Back in 2000, Michigan’s economy was churning along. Fueled by the auto industry and well-paying manufacturing jobs, the state’s per capita income ranked 18th in the nation.

In many ways, the period marked the end of an era when one could obtain a high-paying job without a college degree. The state’s blue collar jobs in unionized factory shops gradually began to disappear, and 367,000 manufacturing jobs have since been eliminated. Coupled with the employment losses, wages also plummeted. By 2010, the state’s per capita income had fallen all the way to 39th – a drop of 21 places over the decade.

Michigan Future, Inc., a nonprofit focusing on economic issues, is set to release a report with a prescription to reverse the state’s downward trend. The answer, the group says, is for the state and others like it to build a knowledge-based economy rather than resist new realities of globalization.

Lou Glazer, the group’s president who formerly served as deputy director of the state Department of Commerce, shared a preview of the report assessing Michigan’s economy and relevant data with Governing this week. While the analysis highlights challenges for Michigan, much of the findings are applicable to other states seeking to transition their economies.

Michigan could simply attempt to revive its dwindling manufacturing sector. Instead, Glazer argues the state should better align itself with global economic forces by growing its knowledge-based industries.

“You can’t have a broad middle class unless you have a concentrated knowledge economy,” he said.

But what does a “knowledge-based economy” look like? Glazer and researcher Don Grimes define it as one made up of high-education driven industries, or those where at least 33.6 percent of the workforce hold at least a bachelor’s degree. Some of the larger such industries include health, education, professional/business services and financial accounting.

Data shows a steady shift in more jobs demanding well-educated employees. The group found U.S. employment for the high-education industries rose 34 percent from January 1990 up through July, compared to just 14 percent for low-education industries. It’s also no surprise that the gap in average wages for high and low-education attainment is widening, increasing from $23,469 in 2001 to $27,320, according to the analysis.

By looking at other states’ prosperity, Glazer illustrates the important role these high-education industries play in regional economies.
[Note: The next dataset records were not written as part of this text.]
Background: an optimization exercise with open tools, aiming at small area. Do not read the settings as production practice.
Function was checked by simulation only, so behaviour that the tests miss may differ from the original.
No activity file was given, so power comes from the tool's default toggle rates.

==> flow/design.v (excerpt) <==
module id_regfile_scoreboard #(
  parameter int XLEN  = 32,
  parameter int NREGS = 32,
  parameter int NRD   = 2,
  parameter int LAT_W = 3,
  localparam int AW   = $clog2(NREGS)
) (
  input  logic                clk,
  input  logic                reset,
  input  logic                id_valid,
  input  logic                flush,
  input  logic [NRD*AW-1:0]   rs_addr,
  input  logic [NRD-1:0]      rs_used,
  input  logic                rd_we,
  input  logic [AW-1:0]       rd_addr,
  input  logic [LAT_W-1:0]    rd_lat,
  input  logic                wb_we,
  input  logic [AW-1:0]       wb_addr,
  input  logic [XLEN-1:0]     wb_data,
  output logic [NRD*XLEN-1:0] rs_data,
  output logic                stall,
  output logic                issue,
  output logic [NREGS-1:0]    pending
);
  logic [XLEN-1:0]  r_regs [1:NREGS-1];
  logic [LAT_W-1:0] r_cnt  [1:NREGS-1];    
  logic             w_wb_en;
  logic [XLEN-1:0]  w_wdat;
  logic [LAT_W-1:0] w_ldat;
  logic [NREGS-1:0] w_wb_dec;
  logic [NREGS-1:0] w_wb_sel;
  logic [NREGS-1:0] w_rd_dec;
  logic [NREGS-1:0] w_rs_dec [NRD];
  logic [NREGS-2:0] w_rs_sel [NRD];
  logic [NREGS-2:0] w_rs_pnd [NRD];
  logic [NREGS-2:0] w_rd_sel;
  logic [NREGS-2:0] w_cnt_col [LAT_W];
  logic [NRD-1:0]   w_pnd;
  logic [NRD-1:0]   w_hit;
  logic             w_raw;
  logic             w_waw;
  logic             w_set;
  logic [LAT_W-1:0] w_rd_cnt;
  function automatic logic [2:0] f_enc(input logic [2:0] v);
    case (v)
      3'd0:    f_enc = 3'b101;
      3'd1:    f_enc = 3'b001;
      3'd2:    f_enc = 3'b011;
      3'd3:    f_enc = 3'b010;
      3'd4:    f_enc = 3'b110;
      3'd5:    f_enc = 3'b000;
      3'd6:    f_enc = 3'b111;
      default: f_enc = 3'b100;
    endcase
  endfunction
  function automatic logic [2:0] f_dec(input logic [2:0] c);
    case (c)
      3'b101:  f_dec = 3'd0;
      3'b001:  f_dec = 3'd1;
      3'b011:  f_dec = 3'd2;
  ...
Size in the first run: about 1,100 flip-flops, about 160 I/O pins, roughly 0.045 mm2 of cells after synthesis.
export LEC_CHECK = 0
export CAP_MARGIN = 15
export CORE_MARGIN = 2
export CORE_UTILIZATION = 62
export SETUP_SLACK_MARGIN = 0.1
export SLEW_MARGIN = 15
export SYNTH_HIERARCHICAL = 1
export SYNTH_MINIMUM_KEEP_SIZE = 0
create_clock -name core_clock -period 6.0 [get_ports {clk}]
standard.sh (not shown) runs the stock make flow with config.mk's settings and CLKGATE_MAP_FILE= SYNTH_SCRIPT=/design/flow/synth_recipe.tcl, a recipe that flattens the netlist after the stock synthesis.
==> flow/flow/run.sh <==
#!/bin/bash
# Standard layout with smaller port buffers, high-fanout drivers upsized
# before placement, and a clock tree of small buffers without dummy loads.
export BUFFER_PORTS_ARGS="-buffer_cell sky130_fd_sc_hd__buf_1"
export CTS_ARGS="-sink_clustering_enable -repair_clock_nets -dont_use_dummy_load -buf_list {sky130_fd_sc_hd__clkbuf_4} -root_buf sky130_fd_sc_hd__clkbuf_4 -sink_clustering_size 10 -sink_clustering_max_diameter 40"
export PRE_GLOBAL_PLACE_TCL="$PWD/flow/upsize.tcl"
bash standard.sh > standard.log 2>&1
==> flow/flow/upsize.tcl <==
# Before global placement: give each select, write-enable and write-data
# driver with a large fanout the strongest cell of its kind, so that the
# resizer does not split the net with buffers.
set upsize_map {
  sky130_fd_sc_hd__and3_1 sky130_fd_sc_hd__and3_4
  sky130_fd_sc_hd__and3_2 sky130_fd_sc_hd__and3_4
  sky130_fd_sc_hd__and2_1 sky130_fd_sc_hd__and2_4
  sky130_fd_sc_hd__or2_1  sky130_fd_sc_hd__or2_4
  sky130_fd_sc_hd__or2_2  sky130_fd_sc_hd__or2_4
}
set n_up 0
foreach inst [[ord::get_db_block] getInsts] {
  set master [[$inst getMaster] getName]
  if {![dict exists $upsize_map $master]} { continue }
  set out [$inst findITerm X]
  if {$out eq "NULL"} { continue }
  set net [$out getNet]
  if {$net eq "NULL"} { continue }
  if {[llength [$net getITerms]] < 17} { continue }
  replace_cell [$inst getName] [dict get $upsize_map $master]
  incr n_up
}
puts "upsize.tcl: upsized $n_up drivers"
==> next run, changes <==
--- a/flow/flow/upsize.tcl
+++ b/flow/flow/upsize.tcl
@@ -1,10 +1,8 @@
 # Before global placement: give each select, write-enable and write-data
-# driver with a large fanout the strongest cell of its kind, so that the
+# driver with a large fanout a stronger cell of its kind, so that the
 # resizer does not split the net with buffers.
 set upsize_map {
-  sky130_fd_sc_hd__and3_1 sky130_fd_sc_hd__and3_4
-  sky130_fd_sc_hd__and3_2 sky130_fd_sc_hd__and3_4
-  sky130_fd_sc_hd__and2_1 sky130_fd_sc_hd__and2_4
-  sky130_fd_sc_hd__or2_1  sky130_fd_sc_hd__or2_4
-  sky130_fd_sc_hd__or2_2  sky130_fd_sc_hd__or2_4
+  sky130_fd_sc_hd__and3_1 sky130_fd_sc_hd__and3_2
+  sky130_fd_sc_hd__and2_1 sky130_fd_sc_hd__and2_2
+  sky130_fd_sc_hd__or2_1  sky130_fd_sc_hd__or2_2
 }
Critical path depth came out higher by 1.
Global-route usage came out higher by 0.19 points.
First-iteration DRC count came out higher by 10%.
Final cell count came out higher by 1.8%.
Hold slack gets worse by 0.014 ns.
Die area does not change.
Sequential share of layout area came out lower by 0.37 points.
Via count came out higher by 1.6%.
Count of clock-buffer cells in the layout came out higher by 1.
Clock power stays flat.
Wire length came out higher by 0.91%.
==> next run, changes <==
--- a/flow/flow/upsize.tcl
+++ b/flow/flow/upsize.tcl
@@ -1,8 +1,10 @@
 # Before global placement: give each select, write-enable and write-data
-# driver with a large fanout a stronger cell of its kind, so that the
+# driver with a large fanout the strongest cell of its kind, so that the
 # resizer does not split the net with buffers.
 set upsize_map {
-  sky130_fd_sc_hd__and3_1 sky130_fd_sc_hd__and3_2
-  sky130_fd_sc_hd__and2_1 sky130_fd_sc_hd__and2_2
-  sky130_fd_sc_hd__or2_1  sky130_fd_sc_hd__or2_2
+  sky130_fd_sc_hd__and3_1 sky130_fd_sc_hd__and3_4
+  sky130_fd_sc_hd__and3_2 sky130_fd_sc_hd__and3_4
+  sky130_fd_sc_hd__and2_1 sky130_fd_sc_hd__and2_4
+  sky130_fd_sc_hd__or2_1  sky130_fd_sc_hd__or2_4
+  sky130_fd_sc_hd__or2_2  sky130_fd_sc_hd__or2_4
 }
--- a/flow/config.mk
+++ b/flow/config.mk
@@ -9,3 +9,3 @@
 export CORE_MARGIN = 2
-export CORE_UTILIZATION = 62
+export CORE_UTILIZATION = 55
 export SETUP_SLACK_MARGIN = 0.1
What happened: Count of clock-buffer cells in the layout grows by 7. Via count goes down by 2.0%. Sequential power hardly moves.
==> next run, changes <==
==> flow/flow/run.sh (replaced) <==
#!/bin/bash
# Standard layout with smaller port buffers, high-fanout drivers upsized
# before placement, and a clock tree of small buffers without dummy loads.
export BUFFER_PORTS_ARGS="-buffer_cell sky130_fd_sc_hd__buf_1"
export CTS_ARGS="-sink_clustering_enable -repair_clock_nets -dont_use_dummy_load -buf_list {sky130_fd_sc_hd__clkbuf_4} -root_buf sky130_fd_sc_hd__clkbuf_4 -sink_clustering_size 11 -sink_clustering_max_diameter 40"
export PRE_GLOBAL_PLACE_TCL="$PWD/flow/upsize.tcl"
bash standard.sh > standard.log 2>&1
--- a/flow/config.mk
+++ b/flow/config.mk
@@ -9,3 +9,3 @@
 export CORE_MARGIN = 2
-export CORE_UTILIZATION = 55
+export CORE_UTILIZATION = 62
 export SETUP_SLACK_MARGIN = 0.1
Result:
- The changed run completed without violations
- cell area goes down slightly
- total power shrinks slightly
- clock power falls by a few percent
- non-clock buffer count drops by 4
- critical path depth is unchanged
- clock-buffer cell count shrinks by 12
- sequential cell count does not change
- sequential power stays flat
- worst setup slack degrades by 0.0090 ns

==> static timing again, ports no longer ideal <==
The results above use ideal ports. As a check the final layouts listed here were re-extracted and re-timed, cells and wires unchanged. Step 1, drivers: a clkbuf_16 drives clk and a buf_2 each remaining input, both assumed. Step 2 times the ports against the registers' clock, not the clock port: input delays grow and output delays shrink by t, the midpoint of the rising clock arrivals with the driver on. Three values: no drivers, after step 1, after step 2; two values: the first two.
| run | t, ns | setup WS [ns] | hold WS [ns] | cell pins on the clock port's net |
|---|---|---|---|---|
| the first run | 1.087 | 0.276 / 0.257 / 0.257 | 0.484 / 0.484 / 0.484 | 1 |
| the second run | 1.058 | 0.126 / 0.102 / 0.102 | 0.470 / 0.470 / 0.470 | 1 |
| the third run | 1.052 | 0.325 / 0.303 / 0.303 | 0.488 / 0.488 / 0.488 | 1 |
| the fourth run | 1.059 | 0.316 / 0.296 / 0.296 | 0.474 / 0.474 / 0.474 | 1 |
After both steps every run listed still meets setup and hold. For the second run, which loses most, drivers alone change the setup slack by -0.024 ns; drivers and shift together by -0.024 ns.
Glazer’s measures economic prosperity with non-natural resources private sector employment earnings per capita, a key component to growing economies that lack the oil reserves of North Dakota and Alaska.
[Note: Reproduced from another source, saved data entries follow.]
This is an optimization exercise on Yosys and OpenROAD, whose aim is small area, not a production implementation. In this exercise RTL edits were held to simulation tests only and were not proved equivalent to the original. Power figures rest on the tool's default switching activity, not on a simulated workload.

== 04-05 ==
==> flow/design.v <==
package rf_pkg;
    localparam int DATA_W_DEF = 32;
    localparam int ADDR_W_DEF = 5;
    localparam int ZERO_ADDR  = 0;
endpackage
The table below illustrates the relationship between high-education industry jobs and earnings, with 2010 data researchers compiled from the U.S. Bureau of Economic Analysis.
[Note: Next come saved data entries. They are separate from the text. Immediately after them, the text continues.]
This is an optimization exercise on Yosys and OpenROAD, whose aim is small area and a short achievable clock period, not a production implementation. At most, simulation tests tie the RTL to the original design; equivalence was not proved. Function not checked in run 1: the RTL went through the layout flow alone.

==> flow/design.v, too long to show whole: its modules and the start of the top module <==
// module csa_fa: 10 lines
// module csa_ha: 9 lines
// module iq_upconverter: 1096 lines
module iq_upconverter (
  input  logic        clk,
  input  logic        rstn,
  input  logic        en,
  input  logic [11:0] i_data,
  input  logic [11:0] q_data,
  output logic        if_valid,
  output logic [11:0] if_data
);
  // ...
==> flow/flow/run.sh <==
#!/bin/bash
# Layout: the standard ORFS flow (standard.sh), with two changes:
#  - the port buffers are sky130_fd_sc_hd__buf_4 cells instead of the
#    resizer's default choice (a delay cell);
#  - the repair steps may resize a cell to any drive strength, not only to a
#    cell with the same footprint.
# The output of each tool goes to the ORFS logs under orfs/logs; make's own
# output goes to standard.log here.
set -euo pipefail
bash standard.sh MATCH_CELL_FOOTPRINT=0 \
  "BUFFER_PORTS_ARGS=-buffer_cell sky130_fd_sc_hd__buf_4" \
  finish > standard.log 2>&1
==> flow/standard.sh <==
#!/bin/bash
# synth_recipe.tcl (not shown) runs the flow's synth.tcl, then flattens the netlist and writes it again
# the make line also repeats each setting of config.mk as NAME=value (left out here)
make -C /OpenROAD-flow-scripts/flow DESIGN_CONFIG=/design/flow/config.mk WORK_HOME=/design/flow/orfs CLKGATE_MAP_FILE= SYNTH_SCRIPT=/design/flow/synth_recipe.tcl "${@:-finish}"
==> flow/config.mk <==
export PLATFORM = sky130hd
export DESIGN_NAME = iq_upconverter
export DESIGN_NICKNAME = iq_upconverter
export VERILOG_FILES = /design/flow/design.v
export SDC_FILE = /design/flow/constraint.sdc
export NUM_CORES = 4
export LEC_CHECK = 0
export CAP_MARGIN = 20
export CORE_MARGIN = 2
export CORE_UTILIZATION = 40
export CTS_BUF_LIST = sky130_fd_sc_hd__clkbuf_4 sky130_fd_sc_hd__clkbuf_8
export PLACE_DENSITY = 0.75
export SETUP_SLACK_MARGIN = 3.45
export SLEW_MARGIN = 20
export SYNTH_HIERARCHICAL = 1
==> flow/constraint.sdc <==
create_clock -name core_clock -period 6.0 [get_ports {clk}]
set_input_delay 1.2000 -clock core_clock [delete_from_list [all_inputs] [get_ports {clk}]]
set_output_delay 1.2000 -clock core_clock [all_outputs]
set_load 0.01 [all_outputs]
==> impl_metrics.toml, run 1 <==
[detailed_routing]
met2_length_mm = 12.7
drc = 0
wl_met1_mm = 12.0
first_pass_iters = 7

[synthesis]
synth-compound-area-share_pct = 14.2
yosys.area_share.simple_pct = 3.63
synthCells = 970
synth_top_cell_area_share_pct = 24.0
synth.area.top_cells = "dfxtp_1 24%, fa_1 23%, xnor2_1 13%"
ys_seq_area_share_pct = 34.3
yosysTopAreaCell = "dfxtp_1"
synth_area_um2 = 11000

[layout]
final_common_cell = "xnor2_1"
stdcell_count = 1327
nNetsFinal = 1163

[global_route]
grt.busiest_layer = "met2"
grt.total_usage_pct = 19.3
grt_pass1_wl_mm = 42.6
grt.overflow.total = 0

[timing]
worstMarginPinSlew_ns = 0.912
setup_violations = 0
rsz0062_at_grt = "true"

[clock_tree]
clkTransAtPathRegs_ns = 0.11
clk_latency_ns = 0.49
htree_levels = 4
hold_buffers = 0
clock-sinks = 177
cts_buffer_depth = 2

[setup_path]
crit_arrival_ns = 3.01
crit_path_end = "if_data[7]"

[worst_hold_path]
hold_path_class = "reg2reg"
min_path_cells = 0

[place]
dp_hpwl_mm = 19.0

[status]
status = "finished clean"

[die]
rows = 60
==> run 2, diff against run 1 <==
--- a/flow/design.v
+++ b/flow/design.v
@@ -474,16 +474,40 @@
   logic hs139;
   logic hc139;
   logic fs140;
   logic fc140;
   logic hs141;
   logic hc141;
   logic hs142;
   logic hc142;
+  logic hs143;
+  logic hc143;
+  logic hs144;
+  logic hc144;
+  logic hs145;
+  logic hc145;
+  logic hs146;
+  logic hc146;
+  logic hs147;
+  logic hc147;
+  logic hs148;
+  logic hc148;
+  logic hs149;
+  logic hc149;
+  logic hs150;
+  logic hc150;
+  logic hs151;
+  logic hc151;
+  logic hs152;
+  logic hc152;
+  logic hs153;
+  logic hc153;
+  logic hs154;
+  logic hc154;
   logic s1_0_0;
   logic s1_0_1;
   logic s1_1_0;
   logic s1_2_0;
   logic s1_2_1;
   logic s1_2_2;
   logic s1_3_0;
   logic s1_3_1;
@@ -977,16 +1001,28 @@
   csa_ha u_ha137 (.a(fc123), .b(fs124), .s(hs137), .co(hc137));
   csa_fa u_fa138 (.a(fs114), .b(fc124), .c(fs125), .s(fs138), .co(fc138));
   csa_ha u_ha139 (.a(fc125), .b(fs126), .s(hs139), .co(hc139));
   csa_fa u_fa140 (.a(fc115), .b(fs116), .c(fc126), .s(fs140), .co(fc140));
   csa_ha u_ha141 (.a(fc116), .b(fs117), .s(hs141), .co(hc141));
   csa_ha u_ha142 (.a(fc103), .b(fs104), .s(hs142), .co(hc142));
   logic [10:0] lowsum;
   assign lowsum = {1'b0, hs133, hs132, hs131, hs130, fc119, fs119, fs105, fs83, s1_1_0, s1_0_0} + {1'b0, hc132, hc131, hc130, hc129, hs129, 1'b0, 1'b0, 1'b0, 1'b0, s1_0_1};
+  csa_ha u_ha143 (.a(s2_10_0), .b(s2_10_1), .s(hs143), .co(hc143));
+  csa_ha u_ha144 (.a(s2_11_0), .b(s2_11_1), .s(hs144), .co(hc144));
+  csa_ha u_ha145 (.a(s2_12_0), .b(s2_12_1), .s(hs145), .co(hc145));
+  csa_ha u_ha146 (.a(s2_13_0), .b(s2_13_1), .s(hs146), .co(hc146));
+  csa_ha u_ha147 (.a(s2_14_0), .b(s2_14_1), .s(hs147), .co(hc147));
+  csa_ha u_ha148 (.a(s2_15_0), .b(s2_15_1), .s(hs148), .co(hc148));
+  csa_ha u_ha149 (.a(s2_16_0), .b(s2_16_1), .s(hs149), .co(hc149));
+  csa_ha u_ha150 (.a(s2_17_0), .b(s2_17_1), .s(hs150), .co(hc150));
+  csa_ha u_ha151 (.a(s2_18_0), .b(s2_18_1), .s(hs151), .co(hc151));
+  csa_ha u_ha152 (.a(s2_19_0), .b(s2_19_1), .s(hs152), .co(hc152));
+  csa_ha u_ha153 (.a(s2_20_0), .b(s2_20_1), .s(hs153), .co(hc153));
+  csa_ha u_ha154 (.a(s2_21_0), .b(s2_21_1), .s(hs154), .co(hc154));
   always_ff @(posedge clk) begin
     s1_0_0 <= pp1_0_0;
     s1_0_1 <= fs0;
     s1_1_0 <= fs51;
     s1_2_0 <= fc51;
     s1_2_1 <= fs1;
     s1_2_2 <= fs2;
     s1_3_0 <= fs52;
@@ -1100,18 +1136,18 @@
     s2_20_1 <= hs142;
     s2_21_0 <= fs118;
     s2_21_1 <= hc142;
     s2_22_0 <= fs128;
     s2_23_0 <= s1_23_0;
     s2_23_1 <= fc128;
   end
   logic [23:0] ra, rb;
-  assign ra = {s2_23_0, s2_22_0, s2_21_0, s2_20_0, s2_19_0, s2_18_0, s2_17_0, s2_16_0, s2_15_0, s2_14_0, s2_13_0, s2_12_0, s2_11_0, s2_10_0, 1'b0, 1'b0, 1'b0, 1'b0, 1'b0, 1'b0, 1'b0, 1'b0, 1'b0, 1'b0};
-  assign rb = {s2_23_1, 1'b0, s2_21_1, s2_20_1, s2_19_1, s2_18_1, s2_17_1, s2_16_1, s2_15_1, s2_14_1, s2_13_1, s2_12_1, s2_11_1, s2_10_1, 1'b0, 1'b0, 1'b0, 1'b0, 1'b0, 1'b0, 1'b0, 1'b0, 1'b0, 1'b0};
+  assign ra = {s2_23_0, s2_22_0, hs154, hs153, hs152, hs151, hs150, hs149, hs148, hs147, hs146, hs145, hs144, s2_10_2, 1'b0, 1'b0, 1'b0, 1'b0, 1'b0, 1'b0, 1'b0, 1'b0, 1'b0, 1'b0};
+  assign rb = {s2_23_1, hc154, hc153, hc152, hc151, hc150, hc149, hc148, hc147, hc146, hc145, hc144, hc143, hs143, 1'b0, 1'b0, 1'b0, 1'b0, 1'b0, 1'b0, 1'b0, 1'b0, 1'b0, 1'b0};
   logic [23:0] fsum;
-  assign fsum = {ra[23:10] + rb[23:10] + {13'd0, s2_10_2}, 10'd0};
+  assign fsum = ra + rb;
   logic [12:0] hs;   
   assign hs = fsum[23:11];
   always_ff @(posedge clk) begin
     if_data <= (hs[12] == hs[11]) ? hs[11:0] : {hs[12], {11{~hs[12]}}};
   end
 endmodule
==> run 2 against run 1 <==
  * Final cell count grew 3.8%
  * Cell area grew 1.6%
  * Worst hold slack lost 0.0047 ns
  * Synthesized area grew 1.5%
  * Highest routed layer unchanged
  * Register-to-register slack gained 0.11 ns
  * Die area grew 1.4%
  * Utilization shrank 0.30 points
  * First-iteration DRC count grew 21%
  * Global-route usage shrank 0.15 points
Some states and regions harness their efforts to create high tech jobs. This typically doesn’t pan out, Glazer said, because most of the job growth isn’t concentrated in technology. Furthermore, he argues it’s difficult to predict which technologies will take off next.
Last fall, Florida Gov. Rick Scott floated the idea of steering higher education funding to degrees with the best job prospects. Glazer said such a strategy would also prove ineffective because college degrees do more to prepare students for 40-year careers than land their first job.
“Government is not any better at picking occupations of the future than we are at picking industries,” he said.
Instead, Glazer suggests the state should invest in education and work to retain talent after students have graduated. He points to Minnesota as a potential model for Michigan, saying it has managed to weather the recession better than other Great Lakes states because its economy is more diversified in the knowledge-based sectors. High-education industry jobs accounted for 61 percent of Minnesota's wages in 2010, while the state's private sector earnings per capita ranked fifth in the country.
This story will be updated with a link to the report once it is published.